The settlement wasn’t so much a coherent series of buildings as it was a tangled mess of gangplanks, netting walls, zip-lines, and scaffolding. There were buildings of all shapes and sizes, uniform only in that they were all haphazardly built out of scraps. What it lacked in planning it certainly made up for in size, as the settlement easily spanned twice the distance of FOB Specter, which had, until that moment, been the most spacious place Samuel had seen in this cramped and murky underworld.
Tango Platoon had spread out as more marines followed Boss Marsters and Vol through the opening, but there was little room for large squad movements.
“Ulanti, Marr, Tillman, find the Basin hatch and secure it!” came Boss Marster’s iron edged voice through the platoon’s com-bead as he raised his rifle to his shoulder and squeezed off a three round burst. “Tuck, holster your sidearm and get that flamer spitting, the rest of you pair off and engage at will.”
The platoon erupted into action as the veterans surged forward, dragging the newer members of the platoon along in their wake.
Spencer smacked his armored fist onto Samuel’s shoulder plate and as quick as that the two of them broke away from the opening and sprinted towards a mounted ladder leading down. Spencer raised his rifle and began laying down cover fire as Samuel ignored the rungs and allowed his weight to carry him swiftly down a lengthy drop before his boots hit the metal grating below. The marine shouldered his rifle and began scanning for enemies.
All around them the settlement was quaking with movement as the Reekers reacted to the premature cor-sec attack. From his perch, which was still easily four stories above the watery floor of the gigantic hub chamber, Samuel could see the evidence of cor-sec’s ill-fated assault.
From his vantage point it looked as if the drillers had chewed right through the upper decks, just as planned, and dropped the assault chutes. Samuel had only used the chutes during Reaper basic, and honestly, he was thankful that they’d never found occasion to deploy them during his years on the payroll.
The assault chutes were rapid-inflate, hard rubber slides, much like those sometimes used as emergency escape devices in large factories.
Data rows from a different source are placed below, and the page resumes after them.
$ cat config.mk
export PLATFORM = sky130hd
export DESIGN_NAME = stq_cell
export DESIGN_NICKNAME = d
export VERILOG_FILES = /design/src/hdl/stq_pkg.sv /design/src/hdl/stq_cell.sv
export SDC_FILE = /design/constraint.sdc
export NUM_CORES = 1
export LEC_CHECK = 0
export ABC_AREA = 1
export CORE_AREA = 2 2 254 256
export CTS_BUF_LIST = sky130_fd_sc_hd__clkbuf_8
export DETAILED_ROUTE_END_ITERATION = 7
export DIE_AREA = 0 0 256 258
export DONT_BUFFER_PORTS = 1
export REMOVE_ABC_BUFFERS = 1
export SYNTH_ARGS = -nofsm -noshare
export SYNTH_HDL_FRONTEND = slang
export SYNTH_SLANG_ARGS = --single-unit
$ cat constraint.sdc
create_clock -name clk -period 7.9 [get_ports clk]
set_clock_uncertainty 0.1 [all_clocks]
set_input_delay 0 -clock clk [delete_from_list [all_inputs] [get_ports clk]]
set_output_delay 0 -clock clk [all_outputs]
set_load 0.01 [all_outputs]
$ cat src/hdl/stq_pkg.sv
`default_nettype none
package stq_pkg;

  localparam int unsigned QueueDepthDefault = 16;
  localparam int unsigned IdBitsDefault = 16;

  localparam int unsigned TimeBits = 62;
  localparam int unsigned IvlBits = 32;
  localparam int unsigned HandleBits = 32;
  localparam int unsigned WantBits = 16;
  localparam int unsigned ProdBits = 42;

  typedef enum logic [1:0] {
    MODE_SCHED   = 2'd0,
    MODE_UNSCHED = 2'd1,
    MODE_TICK    = 2'd2,
    MODE_DONE    = 2'd3
  } mode_t;

  typedef enum logic [1:0] {
    CMD_NONE = 2'd0,
    CMD_INS  = 2'd1,
    CMD_REM  = 2'd2,
    CMD_POP  = 2'd3
  } cell_op_t;

  typedef struct packed {
    logic [TimeBits-1:0]   due;
    logic [IvlBits-1:0]    ivl;
    logic [HandleBits-1:0] handle;
  } entry_t;

  // Broadcast command seen by every cell of the chain.
  typedef struct packed {
    cell_op_t            op;
    logic [TimeBits-1:0] key;
    logic [WantBits-1:0] want;
  } cell_cmd_t;

endpackage
`default_nettype wire

$ cat src/hdl/stq_cell.sv
`default_nettype none
module stq_cell import stq_pkg::*; #(
  parameter int unsigned ID_BITS = IdBitsDefault
) (
  input  wire logic               clk,
  input  wire cell_cmd_t          cmd,
  input  wire logic               occupied,
  input  wire entry_t             new_ent,
  input  wire logic [ID_BITS-1:0] new_id,
  input  wire entry_t             left_ent,
  input  wire logic [ID_BITS-1:0] left_id,
  input  wire entry_t             right_ent,
  input  wire logic [ID_BITS-1:0] right_id,
  input  wire logic               gt_left,
  input  wire logic               hit_left,
  output entry_t                  ent_o,
  output logic [ID_BITS-1:0]      id_o,
  output logic                    gt_o,
  output logic                    hit_o
);

  localparam int unsigned CmpBits = (ID_BITS > WantBits) ? ID_BITS : WantBits;

  entry_t             ent_r;
  logic [ID_BITS-1:0] id_r;
  logic               own_hit;

  // A free cell counts as later than any key, so an insert that no occupied due time exceeds lands at the tail.
  assign gt_o = !occupied || (ent_r.due > cmd.key);
  assign own_hit = occupied &&
                   (CmpBits'(id_r) == CmpBits'(cmd.want));
  assign hit_o = hit_left || own_hit;
  assign ent_o = ent_r;
  assign id_o = id_r;

  always_ff @(posedge clk) begin
    unique case (cmd.op)
      CMD_INS: begin
        if (gt_o) begin
          ent_r <= gt_left ? left_ent : new_ent;
          id_r  <= gt_left ? left_id : new_id;
        end
      end
      CMD_REM: begin
        if (hit_o) begin
          ent_r <= right_ent;
          id_r  <= right_id;
        end
      end
      CMD_POP: begin
        ent_r <= right_ent;
        id_r  <= right_id;
      end
      default: begin
      end
    endcase
  end

endmodule
`default_nettype wire

==> results.json <==
{
  "syn_area_per_cell_um2": 8.104,
  "slew_viol_final": 0,
  "placed_cell_area_um2": 9947,
  "p_per_area_nw_per_um2": 163.7,
  "syn_area_um2": 9101,
  "cts.clk_slew.worst_paths_ns": 0.09,
  "power_mw": 2.225,
  "initial_core_util": 0.1430,
  "yosysSeqAreaShare": 0.4685,
  "grt_max_degree": 144,
  "gp_congestion": 0.9213,
  "p_leak_nw": 5.313,
  "min_delay_worst_endpoint": "hit_o",
  "use_met2": 0.2057,
  "fmax_mhz": 261.1,
  "cap_violations": 0,
  "clk_path_buf_depth": 2,
  "synth_compound_area_frac": 0.1768,
  "overflow": 0,
  "synth-xor-area-share": 0.006736,
  "irDropWorstVdd_mv": 0.09948,
  "place_ws_ns": 3.901,
  "ff2ff_path_depth": 12,
  "endpoint_kind": "register",
  "post_route_cells_drive_above_1_share": 0.04388,
  "die_w_um": 256,
  "num_vias": 9657,
  "place.port_buffers": 0,
  "rsz0062_at_grt": "no",
  "worst_hold_path_type": "input port to primary output",
  "dpl.hpwl_um": 28720,
  "synthAdderAreaFrac": 0.08524,
  "synth_area_leaders": "edfxtp_1, a21oi_1, nand2_1",
  "r2r_slack_ns": 4.07,
  "worst_pin_slew_ns": 0.8950,
  "clock-root-buffer": "clkbuf_8",
  "whs_path_depth": 2,
  "setup-tns-final_ns": 0,
  "holdCritStartpoint": "hit_left",
  "die_h_um": 258,
  "wl_per_cell_um": 18.40,
  "synth.top_cell.area_share": 0.4685,
  "status": "finished, final reports clean",
  "seqPwrFrac": 0.464,
  "postLayoutCoreUtil": 0.2135,
  "setup_viol": 0,
  "pin_count": 654,
  "antenna_found_initial": 8,
  "cts_max_level": 4,
  "dieArea_um2": 66050,
  "synthFlopType": "edfxtp_1",
  "synthSimpleGateAreaFrac": 0.1915,
  "dp_cells": 1920,
  "busiest_layer": "met2",
  "cts_tree": "done",
  "finalHoldViolations": 0,
  "cts_sinks": 142,
  "ys_async_sr_fraction": 0,
  "switching_share": 0.3147,
  "drt_wl_total_um": 41860,
  "insertion_delay_ns": 0.53,
  "core_um2": 63650,
  "synth_cells": 1123,
  "setup_slack_ns": 4.070,
  "startpoint_type": "register",
  "p_int_mw": 1.525,
  "synthMuxAreaShare": 0,
  "fillerInstances": 6861,
  "gr-usage-met3": 0.04702,
  "synth.distinct_cells": 33,
  "cp.required_ns": 7.95,
  "cts_made_buffers": 17,
  "fin_crit_sh": 0.4848,
  "yosysTopAreaCell": "edfxtp_1",
  "drt_iter0_drc": 794,
  "vias_per_cell": 4.245,
  "use_met1": 0.1249,
  "area_delta_synth_final_pct": 49.30,
  "synth-seq-cells": 142,
  "final_common_cell": "dlygate4sd3_1",
  "min_period_ns": 3.830,
  "clkPwrFrac": 0.312,
  "yosys_warnings": 0,
  "drcViolationCount": 0,
  "drtAntennaViolNets": 0,
  "power.net_switching_mw": 0.7001,
  "grt_pass1_vias": 9813,
  "grtUsageTotal": 0.1216,
  "critPathKind": "register to register",
  "grt_pass1_wl_um": 58950,
  "final_cells": 2275,
  "combPwrFrac": 0.224,
  "reg2reg_to": "ent_o[110]",
  "stdcell_area_um2": 13590,
  "nets": 1972,
  "synth_top_family_by_area": "simple AND/OR/NAND/NOR gates",
  "final_cell_mix": "dlygate4sd3_1, a21oi_1, nand2_1",
  "cts_resized": 0,
  "fin_hold_ws_ns": 0.02941,
  "critPathMaxFanout": 78,
  "worstPathArrival_ns": 3.88,
  "worstReg2RegStart": "ent_o[107]",
  "rows": 93,
  "firstDrtPassIters": 6,
  "max_slew_margin": 0.4033,
  "synth_edf_count": 142
}
==> Yosys cell counts (all sizes together), types with 4 or more instances <==
master / number
buf: 23
clkbuf: 39
inv: 101
a21o: 4
a21oi: 306
ha: 62
xnor2: 4
edfxtp: 142
nand3: 9
nor2: 166
nand2: 242
nand4: 6
==> sequential cells by signal, indices dropped and copies added, names as in the netlist <==
register and cells:
ent_o 126, id_o 16
==> logic make-up after synthesis <==
kind of cell,Yosys count
compound gates,317
flops,142
simple gates,431
fa+ha+maj,62
buf+inv,164
xor+xnor,7
==> power groups by stage <==
stage	clock network [mW]	registers (mW)	logic (mW)
after floorplan	0	1.02	0.224
after global placement	0	1.05	0.321
after detailed placement	0	1.05	0.325
after CTS	0.739	1.03	0.492
after global routing	0.759	1.04	0.554
final	0.694	1.03	0.498
==> routing by layer <==
| metal | routed length, um | vias up |
|---|---|---|
| met5 | 13 | - |
| met4 | 2548 | 2 |
| met3 | 4052 | 158 |
| met2 | 20050 | 721 |
| met1 | 15190 | 4425 |
| li1 | - | 4351 |
==> area by class of cell <==
| class | instances | area (um^2) | area share |
|---|---|---|---|
| antenna | 7 | 17.52 | 0.001289 |
| clock buffer | 17 | 234.0 | 0.01722 |
| clock inverter | 15 | 209.0 | 0.01538 |
| inverter | 102 | 394.1 | 0.02901 |
| multi-input combinational | 817 | 4189 | 0.3083 |
| sequential | 142 | 4264 | 0.3138 |
| tap | 855 | 1070 | 0.07873 |
| timing repair buffer | 320 | 3211 | 0.2363 |
==> critical path: stages (launching register included) <==
cell      delay [ns]
edfxtp_1        0.51
ha_1            0.34
nand4_1         0.13
nor2_1          0.28
nand3_1         0.18
nor3_2          0.13
nand2_1         0.07
nand2_1         0.05
nand2_1         0.06
nand3_1         0.07
nand2_1         0.11
inv_6           0.53
buf_4           0.81
==> how the worst max path moves through the flow <==
stage	from	end	slack, ns	cells past startpoint
final	ent_o[107]	ent_o[110]	4.07	12
after detailed placement	ent_o[73]	ent_o[60]	3.90	16
after global placement	ent_o[73]	ent_o[73]	3.88	16
after global routing	ent_o[73]	ent_o[110]	3.60	16
after CTS	ent_o[73]	ent_o[110]	3.87	16
after floorplan	ent_o[77]	ent_o[0]	3.03	15
==> timing repair <==
item / 4_1_cts / 5_1_grt
buffers inserted: 0 / 0
hold endpoints to repair: 142 / 0
hold buffers: 316 / 0
setup endpoints to repair: 0 / 0
(Power assumes the default switching activity.)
With a few modifications in the bullet resistant polymers coating the chute, the Reapers were, in theory, able to use them as a way of delivering foot soldiers into close quarters combat zones that were otherwise impassable or less than ideal for traditional repel lines.
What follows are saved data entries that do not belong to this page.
$ cat src/rtl/core/accessory_packet_framer_core.sv
// latency: first byte of a transaction appears the cycle after it is accepted
// throughput: a transaction is taken as the last byte of the one before leaves;
//   a payload byte passes every cycle while the output is ready, a header or
//   closing byte holds the input until its burst is out (burst register, byte counter)
// reset: synchronous, clears packet state, burst counter and loads register defaults
// top level of the packet framer, depends on afr_pkg, afr_stream_if,
// afr_framer and afr_serializer
`timescale 1ns / 1ps

module accessory_packet_framer_core import afr_pkg::*; (
  input  logic       clk,
  input  logic       rst,
  afr_stream_if.sink   item,
  afr_stream_if.source result,
  input  logic       cfg_we,
  input  logic [1:0] cfg_idx,
  input  logic [7:0] cfg_data
);

  burst_t  burst;
  logic    can_load;
  logic    accept;
  result_t res;

  assign item.ready = can_load;
  assign accept     = item.valid && can_load;

  afr_framer u_framer (
    .clk      (clk),
    .rst      (rst),
    .cfg_we   (cfg_we),
    .cfg_idx  (cfg_idx),
    .cfg_data (cfg_data),
    .accept   (accept),
    .item     (item.data),
    .burst    (burst)
  );

  afr_serializer u_ser (
    .clk       (clk),
    .rst       (rst),
    .load      (accept),
    .burst     (burst),
    .can_load  (can_load),
    .out_valid (result.valid),
    .out_ready (result.ready),
    .out_data  (res)
  );

  assign result.data = res;

endmodule

$ cat src/flat_wrapper.sv
// flat-port wrapper written by rule: the top's interface ports become plain ports
module accessory_packet_framer_core_flat import afr_pkg::*;
  (clk, rst, cfg_we, cfg_idx, cfg_data, item_valid, item_data, item_ready, result_valid, result_data, result_ready);
  afr_stream_if #(.payload_t(item_t)) item_i ();
  afr_stream_if #(.payload_t(result_t)) result_i ();
  input  logic clk;
  input  logic rst;
  input  logic cfg_we;
  input  logic [1:0] cfg_idx;
  input  logic [7:0] cfg_data;
  input wire logic [$bits(item_i.valid)-1:0] item_valid;
  input wire logic [$bits(item_i.data)-1:0] item_data;
  output wire logic [$bits(item_i.ready)-1:0] item_ready;
  output wire logic [$bits(result_i.valid)-1:0] result_valid;
  output wire logic [$bits(result_i.data)-1:0] result_data;
  input wire logic [$bits(result_i.ready)-1:0] result_ready;
  assign item_i.valid = item_valid;
  assign item_i.data = item_data;
  assign item_ready = item_i.ready;
  assign result_valid = result_i.valid;
  assign result_data = result_i.data;
  assign result_i.ready = result_ready;
  accessory_packet_framer_core u_core (.clk(clk), .rst(rst), .item(item_i), .result(result_i), .cfg_we(cfg_we), .cfg_idx(cfg_idx), .cfg_data(cfg_data));
endmodule
## config.mk

```make
export PLATFORM = sky130hd
export DESIGN_NAME = binomial_mod_composite
export DESIGN_NICKNAME = d
export VERILOG_FILES = /design/src/rtl/bmc_pkg.sv /design/src/rtl/binomial_mod_composite.sv /design/src/rtl/bmc_div.sv /design/src/rtl/bmc_datapath.sv /design/src/rtl/bmc_ctrl.sv
export SDC_FILE = /design/constraint.sdc
export NUM_CORES = 2
export LEC_CHECK = 0
export BUFFER_PORTS_ARGS = -buffer_cell sky130_fd_sc_hd__buf_4
export CAP_MARGIN = 20
export CORE_MARGIN = 8
export CORE_UTILIZATION = 25
export CTS_CLUSTER_SIZE = 16
export DETAILED_ROUTE_END_ITERATION = 7
export PLACE_DENSITY = 0.51
export SYNTH_ARGS = -nofsm -noshare
export SYNTH_HDL_FRONTEND = slang
export SYNTH_HIERARCHICAL = 1
export SYNTH_SLANG_ARGS = --single-unit
export TNS_END_PERCENT = 20
```

## constraint.sdc

```tcl
create_clock -name clk -period 24.3 [get_ports clk]
set_input_delay 4.86 -clock clk [delete_from_list [all_inputs] [get_ports clk]]
set_output_delay 4.86 -clock clk [all_outputs]
set_load 0.01 [all_outputs]
```
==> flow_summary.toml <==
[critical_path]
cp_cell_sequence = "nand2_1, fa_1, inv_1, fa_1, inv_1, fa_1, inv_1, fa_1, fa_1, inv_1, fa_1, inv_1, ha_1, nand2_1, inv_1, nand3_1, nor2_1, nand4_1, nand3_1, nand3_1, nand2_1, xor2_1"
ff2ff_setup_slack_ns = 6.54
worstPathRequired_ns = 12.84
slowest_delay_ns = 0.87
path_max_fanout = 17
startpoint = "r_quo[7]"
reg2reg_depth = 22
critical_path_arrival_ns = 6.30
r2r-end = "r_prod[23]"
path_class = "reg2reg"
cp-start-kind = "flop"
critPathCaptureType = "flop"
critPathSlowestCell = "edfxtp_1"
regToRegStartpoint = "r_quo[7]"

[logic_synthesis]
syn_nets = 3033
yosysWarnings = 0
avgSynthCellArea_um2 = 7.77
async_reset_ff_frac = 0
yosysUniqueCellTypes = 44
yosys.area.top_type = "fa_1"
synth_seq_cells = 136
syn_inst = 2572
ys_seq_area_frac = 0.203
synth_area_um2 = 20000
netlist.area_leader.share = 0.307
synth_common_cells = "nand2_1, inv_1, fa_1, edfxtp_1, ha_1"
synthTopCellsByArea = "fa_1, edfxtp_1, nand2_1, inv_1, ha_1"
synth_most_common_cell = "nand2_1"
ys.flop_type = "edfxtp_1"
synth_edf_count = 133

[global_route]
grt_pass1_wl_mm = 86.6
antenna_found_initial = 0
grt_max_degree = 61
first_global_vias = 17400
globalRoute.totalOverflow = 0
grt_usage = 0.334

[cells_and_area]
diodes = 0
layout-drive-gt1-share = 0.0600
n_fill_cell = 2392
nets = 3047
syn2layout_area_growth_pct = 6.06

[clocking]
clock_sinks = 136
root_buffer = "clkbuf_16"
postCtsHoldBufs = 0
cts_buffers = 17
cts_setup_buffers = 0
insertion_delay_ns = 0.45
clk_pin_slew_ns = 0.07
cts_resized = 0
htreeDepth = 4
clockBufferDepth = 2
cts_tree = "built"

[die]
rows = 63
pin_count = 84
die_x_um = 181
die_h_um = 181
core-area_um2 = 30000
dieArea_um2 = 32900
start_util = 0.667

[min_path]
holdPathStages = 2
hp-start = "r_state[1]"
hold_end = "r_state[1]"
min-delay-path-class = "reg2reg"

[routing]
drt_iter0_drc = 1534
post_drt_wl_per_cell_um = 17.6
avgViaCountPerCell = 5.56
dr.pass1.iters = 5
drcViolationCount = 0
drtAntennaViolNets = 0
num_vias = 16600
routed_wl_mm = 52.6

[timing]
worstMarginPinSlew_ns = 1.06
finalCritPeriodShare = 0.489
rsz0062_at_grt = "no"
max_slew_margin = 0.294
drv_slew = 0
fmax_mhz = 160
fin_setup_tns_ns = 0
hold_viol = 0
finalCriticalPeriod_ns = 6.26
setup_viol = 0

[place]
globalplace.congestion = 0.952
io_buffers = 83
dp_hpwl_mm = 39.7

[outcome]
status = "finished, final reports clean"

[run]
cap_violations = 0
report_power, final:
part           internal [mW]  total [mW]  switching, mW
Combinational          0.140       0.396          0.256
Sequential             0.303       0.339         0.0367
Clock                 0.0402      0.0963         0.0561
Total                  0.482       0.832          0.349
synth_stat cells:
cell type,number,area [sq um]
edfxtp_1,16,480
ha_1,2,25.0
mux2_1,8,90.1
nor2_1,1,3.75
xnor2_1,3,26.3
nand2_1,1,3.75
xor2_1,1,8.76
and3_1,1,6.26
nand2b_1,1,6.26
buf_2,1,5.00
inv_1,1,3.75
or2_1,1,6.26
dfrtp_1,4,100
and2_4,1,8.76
File: src/hw/rtl/fpaq_pkg.sv
// shared types and constants for the q24.8 fixed-point alu
package fpaq_pkg;

	localparam int WORD_BITS_DEF     = 32;
	localparam int FRACTION_BITS_DEF = 8;

	// operation codes as carried in the cmd field
	typedef enum logic [3:0] {
		OP_ADD      = 4'd0,
		OP_SUB      = 4'd1,
		OP_MUL      = 4'd2,
		OP_DIV      = 4'd3,
		OP_INC      = 4'd4,
		OP_DEC      = 4'd5,
		OP_MIN      = 4'd6,
		OP_MAX      = 4'd7,
		OP_TO_INT   = 4'd8,
		OP_FROM_INT = 4'd9
	} op_t;

	// classification passed from the front part to the back part
	typedef struct packed {
		op_t  op;
		logic lt;
		logic eq;
		logic gt;
		logic neg;
		logic ovf;
		logic dz;
	} ctrl_t;

endpackage
$ cat src/rtl/grc_pkg.sv
// ----------------------------------------------------------------------------
// grc_pkg: shared types and constants
// Widths, register indexes, state types and lane handshake structs for the
// gamepad report conditioner.
// ----------------------------------------------------------------------------
package grc_pkg;

  localparam int FRAC_BITS = 15;
  localparam int AXIS_FULL_SCALE = 32767;

  localparam int BTN_W  = 16;
  localparam int PKT_W  = 32;
  localparam int TRIG_W = 8;
  localparam int AXIS_W = 16;
  localparam int DZ_W   = 15;
  localparam int DIR_W  = 17;
  localparam int OMAG_W = 16;
  localparam int CFG_W  = 15;
  localparam int CFG_IDX_W = 2;

  localparam int SQ_W       = 2 * AXIS_W;
  localparam int ROOT_IN_W  = 2 * SQ_W;
  localparam int ROOT_W     = SQ_W;
  localparam int ROOT_STEPS = ROOT_W;
  localparam int ROOT_CNT_W = $clog2(ROOT_STEPS);

  localparam int DIV_NW    = FRAC_BITS + 32;
  localparam int DIV_DW    = 32;
  localparam int DIV_QW    = FRAC_BITS + 2;
  localparam int DIV_CNT_W = $clog2(DIV_QW);

  localparam logic [CFG_IDX_W-1:0] CFG_TRIGGER_THRESHOLD = 2'd0;
  localparam logic [CFG_IDX_W-1:0] CFG_LEFT_DEAD_ZONE    = 2'd1;
  localparam logic [CFG_IDX_W-1:0] CFG_RIGHT_DEAD_ZONE   = 2'd2;

  localparam logic [TRIG_W-1:0] TRIG_RESET = 8'd30;
  localparam logic [DZ_W-1:0]   LDZ_RESET  = 15'd7849;
  localparam logic [DZ_W-1:0]   RDZ_RESET  = 15'd8689;

  typedef enum logic {T_IDLE, T_BUSY} top_state_t;
  typedef enum logic [2:0] {L_IDLE, L_MUL, L_CMP, L_ROOT, L_DIV, L_DONE} lane_state_t;

  typedef struct packed {
    logic start;
    logic ack;
  } lane_ctl_t;

  typedef struct packed {
    logic done;
  } lane_sts_t;

endpackage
For better or worse, Samuel had always been in situations where there were an abundance of stairs, footholds, or pick points for repel lines, not to mention firefights in zero gravity.
The one day they trained on chutes in basic, Samuel had decided the devices had earned their nickname of ‘suicide slides’. Mag had postulated that whatever contractor had been pitching these chutes to Reaper Command must have made quite the demonstration.
The general idea was that the marines were intended to be shooting at the enemy during their descent, adding to the shock effect of the tactic. Unfortunately, the uncontrollable velocity that a fully armored Reaper achieved if he or she descended more than a few meters was sufficient to dump them into the combat zone in a crumpled heap at least thirty percent of the time. Landing on your back or crashing face first into a firefight was no way to survive said fight. Unsurprisingly, most Reaper leaders avoided the chutes when there was even a slim possibility of an alternative method.